▸ **ACTION ITEM**
Each line of the entries that contains the word "internal" adds one. Reply with the resulting number only.

*** Opening RECORDS SHOWN ***

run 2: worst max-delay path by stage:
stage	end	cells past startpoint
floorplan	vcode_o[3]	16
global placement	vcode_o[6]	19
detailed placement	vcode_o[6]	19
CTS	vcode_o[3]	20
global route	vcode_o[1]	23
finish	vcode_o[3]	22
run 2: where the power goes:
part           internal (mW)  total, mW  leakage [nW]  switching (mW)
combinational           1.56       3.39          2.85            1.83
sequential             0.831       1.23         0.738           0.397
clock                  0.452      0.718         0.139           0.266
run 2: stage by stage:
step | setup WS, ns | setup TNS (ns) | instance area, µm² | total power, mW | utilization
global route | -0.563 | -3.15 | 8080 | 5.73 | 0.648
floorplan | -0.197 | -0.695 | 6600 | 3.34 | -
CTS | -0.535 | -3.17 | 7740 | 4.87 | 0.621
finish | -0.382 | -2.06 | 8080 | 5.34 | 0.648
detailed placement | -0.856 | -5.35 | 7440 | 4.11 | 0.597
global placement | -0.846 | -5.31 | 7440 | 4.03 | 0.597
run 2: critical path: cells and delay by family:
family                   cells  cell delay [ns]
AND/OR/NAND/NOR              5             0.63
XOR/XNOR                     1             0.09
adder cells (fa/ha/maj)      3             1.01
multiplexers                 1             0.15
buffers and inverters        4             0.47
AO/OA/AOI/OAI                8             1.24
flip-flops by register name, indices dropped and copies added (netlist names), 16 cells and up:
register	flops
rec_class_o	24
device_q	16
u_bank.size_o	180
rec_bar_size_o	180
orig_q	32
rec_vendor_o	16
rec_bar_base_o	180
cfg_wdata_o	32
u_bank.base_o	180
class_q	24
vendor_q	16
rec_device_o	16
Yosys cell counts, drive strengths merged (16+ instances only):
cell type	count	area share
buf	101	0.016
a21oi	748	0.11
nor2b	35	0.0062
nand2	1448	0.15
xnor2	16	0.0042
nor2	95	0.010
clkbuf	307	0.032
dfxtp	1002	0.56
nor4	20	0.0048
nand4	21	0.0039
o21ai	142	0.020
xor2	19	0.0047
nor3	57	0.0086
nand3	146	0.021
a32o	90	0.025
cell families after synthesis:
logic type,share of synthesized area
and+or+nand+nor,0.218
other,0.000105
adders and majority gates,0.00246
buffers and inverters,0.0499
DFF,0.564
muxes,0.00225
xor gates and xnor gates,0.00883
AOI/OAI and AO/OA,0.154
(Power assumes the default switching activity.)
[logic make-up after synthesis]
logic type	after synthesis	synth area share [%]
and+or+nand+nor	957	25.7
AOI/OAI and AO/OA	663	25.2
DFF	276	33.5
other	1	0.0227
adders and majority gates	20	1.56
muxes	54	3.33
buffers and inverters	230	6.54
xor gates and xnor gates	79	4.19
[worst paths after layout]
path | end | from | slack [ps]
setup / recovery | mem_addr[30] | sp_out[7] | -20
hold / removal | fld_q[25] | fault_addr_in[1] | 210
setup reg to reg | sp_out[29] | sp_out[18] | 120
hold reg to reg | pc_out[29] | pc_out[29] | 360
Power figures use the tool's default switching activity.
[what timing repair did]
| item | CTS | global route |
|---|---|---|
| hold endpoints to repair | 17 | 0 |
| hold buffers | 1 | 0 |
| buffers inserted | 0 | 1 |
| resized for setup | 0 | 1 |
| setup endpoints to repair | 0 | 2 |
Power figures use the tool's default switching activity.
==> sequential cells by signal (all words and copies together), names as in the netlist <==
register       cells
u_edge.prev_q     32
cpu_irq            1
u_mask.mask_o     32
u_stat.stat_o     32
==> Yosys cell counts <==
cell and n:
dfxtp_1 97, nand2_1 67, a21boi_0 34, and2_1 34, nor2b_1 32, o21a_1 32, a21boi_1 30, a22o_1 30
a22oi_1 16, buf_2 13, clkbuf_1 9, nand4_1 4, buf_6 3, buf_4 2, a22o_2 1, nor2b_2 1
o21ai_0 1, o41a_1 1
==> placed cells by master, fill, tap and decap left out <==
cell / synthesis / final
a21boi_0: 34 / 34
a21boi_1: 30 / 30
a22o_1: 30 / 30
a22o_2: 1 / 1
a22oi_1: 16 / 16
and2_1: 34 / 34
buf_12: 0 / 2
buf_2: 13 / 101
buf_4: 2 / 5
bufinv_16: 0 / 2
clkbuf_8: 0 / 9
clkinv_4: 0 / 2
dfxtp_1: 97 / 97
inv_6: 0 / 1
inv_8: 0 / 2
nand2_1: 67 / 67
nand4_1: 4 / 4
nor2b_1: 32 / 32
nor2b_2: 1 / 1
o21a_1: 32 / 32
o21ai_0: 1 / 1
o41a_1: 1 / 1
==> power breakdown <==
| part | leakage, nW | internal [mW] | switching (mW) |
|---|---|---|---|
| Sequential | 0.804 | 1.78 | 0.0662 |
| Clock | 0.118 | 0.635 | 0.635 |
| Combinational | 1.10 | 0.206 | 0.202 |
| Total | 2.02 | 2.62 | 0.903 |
<file path="config.mk">
export PLATFORM = sky130hd
export DESIGN_NAME = ext_bus_seq
export DESIGN_NICKNAME = d
export VERILOG_FILES = /design/src/rtl/ebs_pkg.sv /design/src/rtl/ebs_phase_cnt.sv /design/src/rtl/ebs_addr_mask.sv /design/src/rtl/ebs_data_lane.sv /design/src/rtl/ext_bus_seq.sv
export SDC_FILE = /design/constraint.sdc
export NUM_CORES = 1
export LEC_CHECK = 0
export ABC_AREA = 0
export BUFFER_PORTS_ARGS = -buffer_cell sky130_fd_sc_hd__buf_4
export CAP_MARGIN = 20
export CORE_MARGIN = 1.5
export CORE_UTILIZATION = 55
export DETAILED_ROUTE_END_ITERATION = 16
export HOLD_SLACK_MARGIN = 0.05
export PLACE_DENSITY = 0.9
export SLEW_MARGIN = 5
export SYNTH_ARGS = -nofsm -noshare
export SYNTH_HDL_FRONTEND = slang
export SYNTH_SLANG_ARGS = --single-unit
</file>
<file path="constraint.sdc">
create_clock -name clk -period 3.6 [get_ports clk]
set_input_delay 0.72 -clock clk [delete_from_list [all_inputs] [get_ports clk]]
set_output_delay 0.72 -clock clk [all_outputs]
set_load 0.1 [all_outputs]
</file>
<file path="src/rtl/ebs_pkg.sv">
`timescale 1ns/1ps
package ebs_pkg;
    typedef enum logic [2:0] {
        ST_IDLE,
        ST_ADDR,
        ST_CMD,
        ST_RWAIT,
        ST_HOLD
    } ebs_state_e;

    typedef struct packed {
        logic       mux;
        logic       bus8;
        logic [1:0] ale_len;
        logic [2:0] cmd_len;
        logic [1:0] hold_len;
        logic       rdy_en;
        logic       rdy_pol;
    } ebs_timing_t;
endpackage

</file>
<file path="src/rtl/ebs_phase_cnt.sv">
`timescale 1ns/1ps
module ebs_phase_cnt #(
    parameter int W = 3
) (
    input  logic         clk,
    input  logic         rst_n,
    input  logic         load,
    input  logic [W-1:0] load_val,
    output logic         last
);
    logic [W-1:0] cnt;

    always_ff @(posedge clk or negedge rst_n) begin
        if (!rst_n)
            cnt <= '0;
        else if (load)
            cnt <= load_val;
        else if (cnt != '0)
            cnt <= cnt - 1'b1;
    end

    assign last = (cnt == '0);
endmodule

</file>
<file path="src/rtl/ebs_addr_mask.sv">
`timescale 1ns/1ps
module ebs_addr_mask #(
    parameter int AW  = 24,
    parameter int ABW = 5
) (
    input  logic [AW-1:0]  addr,
    input  logic [ABW-1:0] nbits,
    output logic [AW-1:0]  masked
);
    for (genvar i = 0; i < AW; i++) begin : g_bit
        assign masked[i] = addr[i] & (nbits > ABW'(i));
    end
endmodule

</file>
<file path="src/rtl/ebs_data_lane.sv">
`timescale 1ns/1ps
module ebs_data_lane #(
    parameter int DW = 16
) (
    input  logic          bus8,
    input  logic          wide,
    input  logic          beat,
    input  logic [DW-1:0] wdata,
    input  logic [DW-1:0] ad_in,
    input  logic [DW-1:0] rd_cur,
    output logic [DW-1:0] lane_out,
    output logic [DW-1:0] rd_next
);
    localparam int HW = DW / 2;

    always_comb begin
        if (bus8) begin
            lane_out = {{HW{1'b0}}, beat ? wdata[DW-1:HW] : wdata[HW-1:0]};
            rd_next  = beat ? {ad_in[HW-1:0], rd_cur[HW-1:0]}
                            : {rd_cur[DW-1:HW], ad_in[HW-1:0]};
        end else begin
            lane_out = wide ? wdata : {{HW{1'b0}}, wdata[HW-1:0]};
            rd_next  = wide ? ad_in : {{HW{1'b0}}, ad_in[HW-1:0]};
        end
    end
endmodule

</file>
<file path="src/rtl/ext_bus_seq.sv">
`timescale 1ns/1ps
module ext_bus_seq #(
    parameter int AW = 24,
    parameter int DW = 16
) (
    input  logic                       clk,
    input  logic                       rst_n,
    input  logic                       req_valid,
    input  logic                       req_write,
    input  logic                       req_wide,
    input  logic [AW-1:0]              req_addr,
    input  logic [DW-1:0]              req_wdata,
    input  logic                       cfg_mux,
    input  logic                       cfg_bus8,
    input  logic [1:0]                 cfg_ale_len,
    input  logic [2:0]                 cfg_cmd_len,
    input  logic [1:0]                 cfg_hold_len,
    input  logic                       cfg_rdy_en,
    input  logic                       cfg_rdy_pol,
    input  logic [$clog2(AW+1)-1:0]    cfg_abits,
    input  logic                       rdy_in,
    input  logic [DW-1:0]              ad_in,
    output logic                       ale,
    output logic                       rd_n,
    output logic                       wr_n,
    output logic [DW-1:0]              ad_out,
    output logic                       ad_oe,
    output logic [DW-1:0]              addr_lo,
    output logic [AW-DW-1:0]           addr_hi,
    output logic                       done,
    output logic [DW-1:0]              rd_data
);
    import ebs_pkg::*;

    localparam int ABW = $clog2(AW + 1);
    localparam int CW  = 3;

    ebs_state_e        state_q, state_d;
    ebs_timing_t       tim_q;
    logic [ABW-1:0]    abits_q;
    logic [AW-1:0]     addr_q;
    logic [DW-1:0]     wdata_q;
    logic              wr_q, wide_q, beat_q, split_q;

    logic              ld;
    logic [CW-1:0]     ldv;
    logic              last, start, cmd_end, fin, more;
    logic              rdy_ok;
    logic [AW-1:0]     beat_addr, maddr;
    logic [DW-1:0]     lane_out, rd_next;

    ebs_phase_cnt #(.W(CW)) u_cnt (
        .clk(clk), .rst_n(rst_n), .load(ld), .load_val(ldv), .last(last)
    );

    assign beat_addr = addr_q + AW'(beat_q);

    ebs_addr_mask #(.AW(AW), .ABW(ABW)) u_mask (
        .addr(beat_addr), .nbits(abits_q), .masked(maddr)
    );

    ebs_data_lane #(.DW(DW)) u_lane (
        .bus8(tim_q.bus8), .wide(wide_q), .beat(beat_q), .wdata(wdata_q),
        .ad_in(ad_in), .rd_cur(rd_data), .lane_out(lane_out), .rd_next(rd_next)
    );

    assign rdy_ok = !tim_q.rdy_en || (rdy_in == tim_q.rdy_pol);
    assign more   = split_q && !beat_q;

    // Next-state and phase-counter load
    always_comb begin
        state_d = state_q;
        ld      = 1'b0;
        ldv     = '0;
        start   = 1'b0;
        cmd_end = 1'b0;
        fin     = 1'b0;
        unique case (state_q)
            ST_IDLE: begin
                if (req_valid) begin
                    start = 1'b1;
                    ld    = 1'b1;
                    if (cfg_mux) begin
                        state_d = ST_ADDR;
                        ldv     = {1'b0, cfg_ale_len};
                    end else begin
                        state_d = ST_CMD;
                        ldv     = cfg_cmd_len;
                    end
                end
            end
            ST_ADDR: begin
                if (last) begin
                    state_d = ST_CMD;
                    ld      = 1'b1;
                    ldv     = tim_q.cmd_len;
                end
            end
            ST_CMD: begin
                if (last) begin
                    if (rdy_ok) cmd_end = 1'b1;
                    else        state_d = ST_RWAIT;
                end
            end
            ST_RWAIT: begin
                if (rdy_ok) cmd_end = 1'b1;
            end
            ST_HOLD: begin
                if (last) fin = 1'b1;
            end
        endcase
        if (cmd_end) begin
            if (tim_q.hold_len != 2'd0) begin
                state_d = ST_HOLD;
                ld      = 1'b1;
                ldv     = {1'b0, tim_q.hold_len} - 3'd1;
            end else begin
                fin = 1'b1;
            end
        end
        if (fin) begin
            if (more) begin
                ld = 1'b1;
                if (tim_q.mux) begin
                    state_d = ST_ADDR;
                    ldv     = {1'b0, tim_q.ale_len};
                end else begin
                    state_d = ST_CMD;
                    ldv     = tim_q.cmd_len;
                end
            end else begin
                state_d = ST_IDLE;
            end
        end
    end

    // State register and captured request
    always_ff @(posedge clk or negedge rst_n) begin
        if (!rst_n) begin
            state_q <= ST_IDLE;
            tim_q   <= '0;
            abits_q <= '0;
            addr_q  <= '0;
            wdata_q <= '0;
            wr_q    <= 1'b0;
            wide_q  <= 1'b0;
            beat_q  <= 1'b0;
            split_q <= 1'b0;
            done    <= 1'b0;
            rd_data <= '0;
        end else begin
            state_q <= state_d;
            done    <= fin && !more;
            if (start) begin
                tim_q   <= '{mux: cfg_mux, bus8: cfg_bus8, ale_len: cfg_ale_len,
                             cmd_len: cfg_cmd_len, hold_len: cfg_hold_len,
                             rdy_en: cfg_rdy_en, rdy_pol: cfg_rdy_pol};
                abits_q <= cfg_abits;
                addr_q  <= req_addr;
                wdata_q <= req_wdata;
                wr_q    <= req_write;
                wide_q  <= req_wide;
                beat_q  <= 1'b0;
                split_q <= req_wide && cfg_bus8;
                rd_data <= '0;
            end
            if (cmd_end && !wr_q)
                rd_data <= rd_next;
            if (fin && more)
                beat_q <= 1'b1;
        end
    end

    // Outputs decoded from the state register
    always_comb begin
        logic strobe;
        strobe  = (state_q == ST_CMD) || (state_q == ST_RWAIT);
        ale     = (state_q == ST_ADDR);
        rd_n    = !(strobe && !wr_q);
        wr_n    = !(strobe && wr_q);
        ad_oe   = ale || (strobe && wr_q);
        ad_out  = ale ? maddr[DW-1:0] : ((strobe && wr_q) ? lane_out : '0);
        addr_lo = ((state_q != ST_IDLE) && !tim_q.mux) ? maddr[DW-1:0] : '0;
        addr_hi = (state_q != ST_IDLE) ? maddr[AW-1:DW] : '0;
    end
endmodule

</file>
==> results.yml <==
drt:
  drcViolationCount: 0
  drt-pass1-iter-count: 5
  wire_per_inst_um: 16.2
  detail-route-antenna-nets: 0
  wirelength_mm: 13.1
  vias: 4569
  drt_iter0_drc: 273
  viasPerCell: 5.64
final_layout:
  stdcell_count: 810
  final_core_util_pct: 74.1
  seq_area_um2: 2080
  antenna_cells: 0
  final_net_count: 782
  area_growth_pct: 31.1
  multi_input_area_um2: 2550
  drive_above_1_share_pct: 28.5
  final_area_um2: 6090
  fillers: 633
power:
  clock_power_share_pct: 10.9
  seq_power_share_pct: 30.0
  p_sw_share_pct: 57.1
  p_int_mw: 2.62
  p_leak_nw: 3.00
  ir_drop_mv: 0.525
  total_power_mw: 6.11
  power_density_nw_per_um2: 1000
  p_switching_mw: 3.49
  comb_power_share_pct: 59.1
worst_setup_path:
  startpoint: "beat_q"
  critical_path_class: "reg -> out"
  crit_path_end_kind: "output port"
  critical_path.max_fanout: 7
  cp.arrival_ns: 2.74
  rr_startpoint: "u_cnt.cnt[0]"
  required_ns: 2.88
  cp-start-kind: "flop"
yosys:
  ys_types: 51
  synth-edff-count: 0
  synth_seq_cells: 83
  ys_warn_count: 0
  yosysMostFrequentCell: "nand2_1"
  synth_top_area_share_pct: 44.7
  yosys.area.top_type: "dfrtp_1"
  yosysSeqAreaShare_pct: 44.7
  postSynthAreaPerCell_um2: 8.02
  synthesis.nets: 661
  netlist_area_um2: 4640
  synthFlopType: "dfrtp_1"
  synth_area_leaders: "dfrtp_1, nand2_1, o21ai_0, xnor2_1, mux2i_1"
  async_reset_ff_share_pct: 100
  synthTopCellsByCount: "nand2_1, dfrtp_1, clkbuf_1, o21ai_0, nor2_1"
  syn_inst: 579
floorplan:
  num_io_pins: 139
  initial_utilization_pct: 56.5
  rows: 33
  die_w_um: 94.9
  fp.dieH_um: 94.9
  core_um2: 8220
  dieArea_um2: 9010
status:
  outcome: "finished, final reports clean"
clocking:
  clkTransAtPathRegs_ns: 0.08
  h-tree-depth: 3
  cts_root_buffer: "clkbuf_8"
  worstSkewPairLatency_ns: 0.36
  numCtsBuffers: 9
  cts_buffer_depth: 2
  tritoncts: "built"
  clock_sinks: 83
run:
  cap_violations: 0
timing:
  holdWs_ns: 0.299
  fin_worst_skew_ns: 0.00607
  fin_crit_sh_pct: 96.1
  worst_pin_slew_ns: 0.739
  max_freq_mhz: 289
  slew_viol_final: 0
  period_needed_ns: 3.46
  hold_viol: 0
  relSlewSlack_pct: 50.5
  fin_ws_ns: 0.139
  setup_viol: 0
  rsz0062_at_grt: "false"
  finalSetupTns_ns: 0
placed_design:
  postPlaceCellArea_um2: 5860
  place_hpwl_mm: 9.67
  portBuffers: 138
  dp_worst_setup_slack_ns: 0.489
  gp_congestion: 0.931
  placed_cells: 793
min_path:
  hold_path_class: "in -> async"
grt:
  grt_max_degree: 84
  grt_pass1_wl_mm: 21.0
  grt_pass1_vias: 4436
  track_usage_pct: 30.2
  antenna_found_initial: 0
  overflow: 0
[power groups by stage]
| stage | Sequential (mW) | Combinational [mW] | Clock (mW) |
|---|---|---|---|
| 2_1_floorplan | 2.15 | 2.44 | 0 |
| 3_3_place_gp | 1.81 | 3.53 | 0 |
| 3_5_place_dp | 1.83 | 3.59 | 0 |
| 4_1_cts | 1.82 | 3.60 | 0.665 |
| 5_1_grt | 1.89 | 3.85 | 0.706 |
| 6_report | 1.83 | 3.61 | 0.665 |
[flip-flops by register name, indices dropped and copies added, names as in the netlist]
register,count
abits_q,5
addr_q,24
beat_q,1
done,1
rd_data,16
split_q,1
state_q,3
tim_q,11
u_cnt.cnt,3
wdata_q,16
wide_q,1
wr_q,1
[critical path: stages, from the launching register on]
cell and delay [ns]:
dfrtp_2 0.42, ha_1 0.23, ha_1 0.22, nand3_1 0.17
or2_2 0.40, nor3_1 0.25, xnor2_1 0.17, nor3_2 0.20
buf_4 0.32
[cell families after synthesis]
family / Yosys count / share of synthesized area [%]
muxes: 14 / 3.07
xor gates and xnor gates: 21 / 3.96
buffers and inverters: 42 / 3.45
AOI/OAI and AO/OA: 87 / 12.3
DFF: 83 / 44.7
and+or+nand+nor: 328 / 31.4
adders and majority gates: 4 / 1.08
[worst paths after layout]
path / slack (ns) / cells after the start / to
setup / recovery: 0.14 / 8 / addr_lo[12]
hold / removal: 0.30 / 1 / rd_data[13]
setup reg to reg: 1.03 / 6 / rd_data[7]
hold reg to reg: 0.48 / 2 / tim_q[7]
max in group asynchronous: 2.69 / 2 / beat_q
min in group clk: 0.48 / 2 / tim_q[7]
[layout by cell type (no fill, tap or decap), drive strengths merged, types with 10 or more instances in the layout]
| cell type | netlist | layout |
|---|---|---|
| nor3 | 24 | 24 |
| clkbuf | 31 | 12 |
| mux2i | 12 | 12 |
| nand2 | 229 | 229 |
| nor2 | 24 | 24 |
| dfrtp | 83 | 83 |
| o21ai | 31 | 31 |
| a22o | 10 | 10 |
| buf | 2 | 143 |
| xnor2 | 16 | 16 |
[metal layers]
metal / wire, um / global-route usage (%) / up-vias
met1: 5330 / 37.2 / 2145
met3: 937 / 4.99 / 39
met4: 367 / 13.2 / 0
met2: 6490 / 51.8 / 206
li1: - / - / 2179
met5: 0 / 0 / -
[area by class of cell]
type | count | share of cell area, %
flip-flops and latches | 83 | 34.1
repair buffers | 143 | 18.2
clock inverters | 4 | 0.843
inverters | 9 | 0.555
well taps | 105 | 2.16
clock buffers | 12 | 2.22
multi-input cells | 454 | 41.9
[repair_timing]
item,in CTS,in global routing
resized for setup,0,5
buffers inserted,0,0
endpoints found under the setup margin,0,8
hold buffers,0,0
Note: power is estimated with default switching activity, not from simulation.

*** Closing RECORDS SHOWN ***

▸ **SOLVED EXERCISE**
2